«Jetzt können wir endlich über Inhalte diskutieren»

Die reformierte Stimmbevölkerung der Stadt Zürich hat mit grosser Mehrheit die Kirchgemeindeordnung angenommen. Andreas Hurter vom reformierten Stadtverband ist stolz auf das Resultat. Für die Kirchgemeinde Zürich bleibt aber noch viel zu tun.

Andreas Hurter ist Präsident des Reformierten Stadtverbands. Dieser hat in den letzten vier Jahren die Fusion der Kirchgemeinden Zürichs und Oberengstringens geplant und koordiniert. (Bild: zvg)

Andreas Hurter, über 90 Prozent der Stadtreformierten haben die Kirchgemeindeordnung angenommen. Haben Sie mit so viel Zustimmung gerechnet?
Nein. Nach der Abstimmung zur kantonalen Kirchenordnung waren wir zwar zuversichtlich. Damals haben rund 86 Prozent der städtischen Reformierten die Vorlage angenommen. Eigentlich ist das Resultat eine kleine Sensation.

Wie erklären Sie sich das eindeutige Resultat?
Beim Reformprozess haben wir auf Mitwirkung gesetzt. Es gab Diskussionsrunden mit Vertretern diverser Berufsgruppen und Workshops mit einigen der zukünftigen Kirchenkreise. Damit war mehr Bereitschaft da, sich auf das Projekt Kirchgemeinde Zürich einzulassen.

Mit der Kirchgemeindeordnung ist der Reformprozess abgeschlossen, doch die eigentliche Arbeit der Kirchgemeinde Zürich beginnt erst. Was sind die nächsten Schritte?

Wir freuen uns, in den neuen Strukturen zusammenzuarbeiten. Organisatorisch müssen aber noch viele Abläufe entwickelt und verbessert werden. Zum Beispiel werden in den neu gebildeten Kirchenkreisen Sekretariate räumlich und personell zusammengelegt. Ausserdem können wir im Verlauf des nächsten Jahres endlich vermehrt über Inhalte diskutieren. Zum Beispiel darüber, wie künftig die städtische Diakonie und die Kirchenmusik organisiert werden.
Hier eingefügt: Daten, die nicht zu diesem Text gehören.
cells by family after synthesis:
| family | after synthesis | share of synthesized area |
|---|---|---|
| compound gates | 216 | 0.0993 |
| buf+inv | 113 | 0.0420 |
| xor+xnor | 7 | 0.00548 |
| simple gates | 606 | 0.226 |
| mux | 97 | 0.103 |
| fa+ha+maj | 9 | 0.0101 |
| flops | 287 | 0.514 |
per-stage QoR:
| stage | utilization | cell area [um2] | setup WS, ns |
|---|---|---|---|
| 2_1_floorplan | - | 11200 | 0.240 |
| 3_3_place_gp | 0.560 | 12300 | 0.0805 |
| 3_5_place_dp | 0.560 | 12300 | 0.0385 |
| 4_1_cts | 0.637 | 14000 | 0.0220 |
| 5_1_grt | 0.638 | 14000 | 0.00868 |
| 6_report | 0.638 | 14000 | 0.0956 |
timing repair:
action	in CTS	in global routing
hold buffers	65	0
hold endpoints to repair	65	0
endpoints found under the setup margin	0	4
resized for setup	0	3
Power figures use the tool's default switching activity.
[config.mk]
export PLATFORM = sky130hd
export DESIGN_NAME = bids_mc_flat
export DESIGN_NICKNAME = d
export VERILOG_FILES = /design/src/rtl/bids_mc_if.sv /design/src/rtl/bids_mc.sv /design/src/flat_wrapper.sv
export SDC_FILE = /design/constraint.sdc
export NUM_CORES = 1
export LEC_CHECK = 0
export ABC_CLOCK_PERIOD_IN_PS = 10800
export BUFFER_PORTS_ARGS = -buffer_cell sky130_fd_sc_hd__buf_2
export CAP_MARGIN = 20
export CORE_MARGIN = 2
export CORE_UTILIZATION = 50
export DETAILED_ROUTE_END_ITERATION = 10
export PLACE_DENSITY = 0.71
export SYNTH_ARGS = -nofsm -noshare
export SYNTH_HDL_FRONTEND = slang
export SYNTH_SLANG_ARGS = --single-unit
[constraint.sdc]
create_clock -name clk -period 10.8 [get_ports clk]
set_input_delay 1.08 -clock clk [delete_from_list [all_inputs] [get_ports clk]]
set_output_delay 1.08 -clock clk [all_outputs]
set_load 0.1 [all_outputs]
[src/rtl/bids_mc_if.sv]
// bids_mc_if: auction bus (start/round_len/reserve, credit load, per-bidder bids in; ack/err, busy/done, result out)
interface bids_mc_if #(parameter int NBID = 4, parameter int VW = 16, parameter int TW = 16);
  logic                    start;
  logic [TW-1:0]           round_len;
  logic [VW-1:0]           reserve;
  logic [NBID-1:0]         credit_ld;
  logic [NBID*VW-1:0]      credit_val;
  logic [NBID-1:0]         bid_valid;
  logic [NBID*VW-1:0]      bid_amt;
  logic [NBID-1:0]         bid_ack;
  logic [NBID-1:0]         bid_err;
  logic                    busy;
  logic                    done;
  logic                    win_valid;
  logic [$clog2(NBID)-1:0] winner_id;
  logic [VW-1:0]           win_price;
  modport master (
    output start, round_len, reserve, credit_ld, credit_val, bid_valid, bid_amt,
    input  bid_ack, bid_err, busy, done, win_valid, winner_id, win_price
  );
  modport slave (
    input  start, round_len, reserve, credit_ld, credit_val, bid_valid, bid_amt,
    output bid_ack, bid_err, busy, done, win_valid, winner_id, win_price
  );
endinterface
## src/rtl/skinny_sbox8_pini1_layer_driver.sv

```systemverilog
// Byte-serial sequencer for one external 2-share PINI1 SKINNY sbox8 core.
// Holds core inputs and refresh mask stable for SB_LAT cycles per byte,
// consumes one fresh PRNG byte per state byte, and writes results in place.
module skinny_sbox8_pini1_layer_driver #(
  parameter int unsigned NBYTES = 16,
  parameter int unsigned SB_LAT = 4
) (
  input  logic                clk,
  input  logic                rst,
  input  logic                in_valid,
  output logic                in_ready,
  input  logic [8*NBYTES-1:0] in_s0,
  input  logic [8*NBYTES-1:0] in_s1,
  input  logic                rnd_valid,
  output logic                rnd_ready,
  input  logic [7:0]          rnd,
  output logic [7:0]          sb_si0,
  output logic [7:0]          sb_si1,
  output logic [7:0]          sb_r,
  input  logic [7:0]          sb_bo0,
  input  logic [7:0]          sb_bo1,
  output logic                out_valid,
  input  logic                out_ready,
  output logic [8*NBYTES-1:0] out_s0,
  output logic [8*NBYTES-1:0] out_s1,
  output logic                busy
);

  localparam int unsigned IDX_W = (NBYTES > 1) ? $clog2(NBYTES) : 1;
  localparam int unsigned CNT_W = (SB_LAT > 1) ? $clog2(SB_LAT) : 1;
  localparam logic [IDX_W-1:0] IDX_LAST = IDX_W'(NBYTES - 1);
  localparam logic [CNT_W-1:0] CNT_LAST = CNT_W'(SB_LAT - 1);

  typedef enum logic [1:0] {
    ST_IDLE,
    ST_FETCH,
    ST_HOLD,
    ST_DONE
  } state_t;

  state_t              r_state;
  state_t              w_state_nxt;
  logic [8*NBYTES-1:0] r_s0;
  logic [8*NBYTES-1:0] r_s1;
  logic [IDX_W-1:0]    r_idx;
  logic [CNT_W-1:0]    r_cnt;
  logic [7:0]          r_si0;
  logic [7:0]          r_si1;
  logic [7:0]          r_r;
  logic                w_hold_last;

  assign w_hold_last = (r_cnt == CNT_LAST);

  // State register
  always_ff @(posedge clk) begin
    if (rst) begin
      r_state <= ST_IDLE;
    end else begin
      r_state <= w_state_nxt;
    end
  end

  // Next-state decode and handshake outputs
  always_comb begin
    w_state_nxt = r_state;
    in_ready    = 1'b0;
    rnd_ready   = 1'b0;
    out_valid   = 1'b0;
    busy        = 1'b0;
    case (r_state)
      ST_IDLE: begin
        in_ready = 1'b1;
        if (in_valid) w_state_nxt = ST_FETCH;
      end
      ST_FETCH: begin
        rnd_ready = 1'b1;
        busy      = 1'b1;
        if (rnd_valid) w_state_nxt = ST_HOLD;
      end
      ST_HOLD: begin
        busy = 1'b1;
        if (w_hold_last) w_state_nxt = (r_idx == IDX_LAST) ? ST_DONE : ST_FETCH;
      end
      ST_DONE: begin
        out_valid = 1'b1;
        if (out_ready) w_state_nxt = ST_IDLE;
      end
      default: w_state_nxt = ST_IDLE;
    endcase
  end

  // Share registers, byte index, hold counter and registered core inputs
  always_ff @(posedge clk) begin
    if (rst) begin
      r_s0  <= '0;
      r_s1  <= '0;
      r_idx <= '0;
      r_cnt <= '0;
      r_si0 <= '0;
      r_si1 <= '0;
      r_r   <= '0;
    end else begin
      case (r_state)
        ST_IDLE: begin
          if (in_valid) begin
            r_s0  <= in_s0;
            r_s1  <= in_s1;
            r_idx <= '0;
          end
        end
        ST_FETCH: begin
          if (rnd_valid) begin
            r_r   <= rnd;
            r_si0 <= r_s0[8*r_idx +: 8];
            r_si1 <= r_s1[8*r_idx +: 8];
            r_cnt <= '0;
          end
        end
        ST_HOLD: begin
          // Core inputs stay untouched here; only the result byte is written back.
          if (w_hold_last) begin
            r_s0[8*r_idx +: 8] <= sb_bo0;
            r_s1[8*r_idx +: 8] <= sb_bo1;
            if (r_idx != IDX_LAST) r_idx <= r_idx + 1'b1;
          end else begin
            r_cnt <= r_cnt + 1'b1;
          end
        end
        ST_DONE: begin
          if (out_ready) begin
            r_si0 <= '0;
            r_si1 <= '0;
            r_r   <= '0;
          end
        end
        default: ;
      endcase
    end
  end

  assign sb_si0 = r_si0;
  assign sb_si1 = r_si1;
  assign sb_r   = r_r;
  assign out_s0 = r_s0;
  assign out_s1 = r_s1;

endmodule

```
Wird es bei der Zusammenlegung der Sekretariate zu Entlassungen kommen?
Entlassungen braucht es nicht, aber wir wollen effizienter werden. Den Personalaufwand werden wir in solchen Fällen mit Pensionierungen und den üblichen Personalwechsel reduzieren.

Die Idee einer Grosskirchgemeinde Zürich hat gerade bei den kleineren Gemeinden im Kanton viel Skepsis ausgelöst. Wie werden Sie künftig mit diesen zusammenarbeiten?
Weiterhin partnerschaftlich und unkompliziert. Wir werden zwar mit 80’000 Mitgliedern die grösste Kirchgemeinde der Schweiz, aber die inhaltliche Zusammenarbeit wird weiterhin lokal geschehen. Wenn ein Zürcher Kirchenkreis mit Kirchgemeinden von ausserhalb, oder auch mit Hirzenbach und Witikon innerhalb der Stadt, Veranstaltungen organisieren will, begrüssen wir das.

Welche Rolle wird die Kirchgemeinde Zürich künftig im Kanton spielen?
Als grösste Kirchgemeinde tragen wir eine grosse Verantwortung. Auch weil wir mit unseren Altstadtkirchen eine repräsentative Funktion für die ganze Landeskirche übernehmen. Wir müssen zu diesen Kirchen Sorge tragen. Diese Orte sollen weiterhin Raum für die Mitglieder bleiben, während sie gleichzeitig von vielen Touristen besucht werden. Die Ausstrahlungskraft geht über die Stadtgrenzen hinaus. Dem müssen wir gerecht werden.